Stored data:
━━━━━━
## src/rtl/cs_resolver_pkg.sv

```systemverilog
// cs_resolver_pkg: shared types and helpers for the carry-save resolver.
//   state_e    - FSM encoding (IDLE, ADD, DONE), also driven onto dbg_state
//   num_chunks - ceiling division used to size the chunked datapath
package cs_resolver_pkg;

  typedef enum logic [1:0] {
    IDLE = 2'd0,
    ADD  = 2'd1,
    DONE = 2'd2
  } state_e;

  function automatic int num_chunks(input int width, input int chunk);
    return (width + chunk - 1) / chunk;
  endfunction

endpackage

```

## src/rtl/cs_resolver_cpa_chunk.sv

```systemverilog
// cpa_chunk: CHUNK-bit ripple-carry adder made of full-adder cells.
// Purely combinational; the resolver feeds it one chunk of each operand
// plus the carry held from the previous chunk.
// Ports:
//   a, b  in  CHUNK  operand chunks
//   cin   in  1      carry from the previous chunk
//   s     out CHUNK  chunk sum
//   cout  out 1      carry into the next chunk
module cpa_chunk #(
  parameter int CHUNK = 4
) (
  input  logic [CHUNK-1:0] a,
  input  logic [CHUNK-1:0] b,
  input  logic             cin,
  output logic [CHUNK-1:0] s,
  output logic             cout
);

  logic [CHUNK:0] c;

  assign c[0] = cin;

  for (genvar i = 0; i < CHUNK; i++) begin : g_fa
    assign s[i]   = a[i] ^ b[i] ^ c[i];
    assign c[i+1] = (a[i] & b[i]) | (a[i] & c[i]) | (b[i] & c[i]);
  end

  assign cout = c[CHUNK];

endmodule

```

## src/rtl/cs_resolver.sv

```systemverilog
// cs_resolver: sequential carry-propagate resolver for the Booth multiplier.
// Turns the redundant (sum, carry) pair from the CSA tree into a binary
// result, sum + (carry << 1), resolving CHUNK bits per cycle.
//
// Optional build macro: CS_RESOLVER_ZERO_SKIP_EN
//   When defined, the adder stops early once the carry dies out and every
//   remaining operand bit is zero. Results are identical either way.
//
// Handshake: a transfer happens on a rising edge where valid and ready are
// both high. A producer holds valid and data stable until that edge and
// never waits for ready before raising valid; ready may depend on state only.
//
// Ports:
//   clk         in  1        clock, rising edge
//   rst_n       in  1        asynchronous active-low reset
//   sum_in      in  WIDTH+3  CSA sum vector
//   carry_in    in  WIDTH+3  CSA carry vector, bit i weighs 2^(i+1)
//   in_valid    in  1        input pair valid
//   in_ready    out 1        resolver accepts (IDLE only, low in reset)
//   result_out  out WIDTH+5  sum_in + (carry_in << 1)
//   out_valid   out 1        result valid (DONE)
//   out_ready   in  1        consumer accepts result
//   dbg_state   out 2        current FSM state (state_e encoding)
module cs_resolver
  import cs_resolver_pkg::*;
#(
  parameter int WIDTH = 8,
  parameter int CHUNK = 4
) (
  input  logic               clk,
  input  logic               rst_n,
  input  logic [WIDTH+2:0]   sum_in,
  input  logic [WIDTH+2:0]   carry_in,
  input  logic               in_valid,
  output logic               in_ready,
  output logic [WIDTH+4:0]   result_out,
  output logic               out_valid,
  input  logic               out_ready,
  output logic [1:0]         dbg_state
);

  localparam int OPW = WIDTH + 4;
  localparam int NC  = num_chunks(OPW, CHUNK);
  localparam int PW  = NC * CHUNK;
  localparam int IW  = (NC > 1) ? $clog2(NC) : 1;

  localparam logic [1:0]    S_IDLE = IDLE;
  localparam logic [1:0]    S_ADD  = ADD;
  localparam logic [1:0]    S_DONE = DONE;
  localparam logic [IW-1:0] LAST   = IW'(NC - 1);

  logic [1:0]       state;
  logic [PW-1:0]    a_q;
  logic [PW-1:0]    b_q;
  // One bit above the padded width catches the final carry; bits above
  // OPW only exist when CHUNK does not divide OPW and are never output.
  logic [PW:0]      res_q;
  logic             carry_q;
  logic [IW-1:0]    idx_q;

  int               base;
  logic [CHUNK-1:0] a_k;
  logic [CHUNK-1:0] b_k;
  logic [CHUNK-1:0] r_k;
  logic             c_k;
  logic [PW:0]      res_nxt;
  logic             skip;

  assign base = int'(idx_q) * CHUNK;
  assign a_k  = a_q[base +: CHUNK];
  assign b_k  = b_q[base +: CHUNK];

  cpa_chunk #(.CHUNK(CHUNK)) u_cpa (
    .a    (a_k),
    .b    (b_k),
    .cin  (carry_q),
    .s    (r_k),
    .cout (c_k)
  );

`ifdef CS_RESOLVER_ZERO_SKIP_EN
  logic [PW-1:0] upper;
  logic [PW:0]   keep;
  // Operand bits above the chunk being resolved; if they are all zero and
  // no carry leaves this chunk, every higher result bit is zero too.
  assign upper = (a_q | b_q) >> (base + CHUNK);
  assign keep  = ((PW+1)'(1) << (base + CHUNK)) - (PW+1)'(1);
  assign skip  = !c_k && (upper == '0);
`else
  assign skip  = 1'b0;
`endif

  always_comb begin
    res_nxt = res_q;
    res_nxt[base +: CHUNK] = r_k;
    if (idx_q == LAST) res_nxt[PW] = c_k;
`ifdef CS_RESOLVER_ZERO_SKIP_EN
    // Stale bits from the previous result are cleared when finishing early.
    if (skip) res_nxt = res_nxt & keep;
`endif
  end

  always_ff @(posedge clk or negedge rst_n) begin
    if (!rst_n) begin
      state   <= S_IDLE;
      a_q     <= '0;
      b_q     <= '0;
      res_q   <= '0;
      carry_q <= 1'b0;
      idx_q   <= '0;
    end else begin
      case (state)
        S_IDLE: begin
          if (in_valid) begin
            a_q     <= PW'({1'b0, sum_in});
            b_q     <= PW'({carry_in, 1'b0});
            carry_q <= 1'b0;
            idx_q   <= '0;
            state   <= S_ADD;
          end
        end
        S_ADD: begin
          res_q   <= res_nxt;
          carry_q <= c_k;
          idx_q   <= idx_q + 1'b1;
          if (skip || idx_q == LAST) state <= S_DONE;
        end
        S_DONE: begin
          if (out_ready) state <= S_IDLE;
        end
        default: state <= S_IDLE;
      endcase
    end
  end

  // Gated by rst_n so the upstream sees no ready while reset is held.
  assign in_ready   = (state == S_IDLE) && rst_n;
  assign out_valid  = (state == S_DONE);
  assign result_out = res_q[OPW:0];
  assign dbg_state  = state;

endmodule
```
━━━━━━
▶ _EXERCISE DIRECTIONS_: Copy all lines from the data that hold the word "begin".

▶ _RESPONSE BELOW_:
  for (genvar i = 0; i < CHUNK; i++) begin : g_fa
  always_comb begin
  always_ff @(posedge clk or negedge rst_n) begin
    if (!rst_n) begin
    end else begin
        S_IDLE: begin
          if (in_valid) begin
        S_ADD: begin
        S_DONE: begin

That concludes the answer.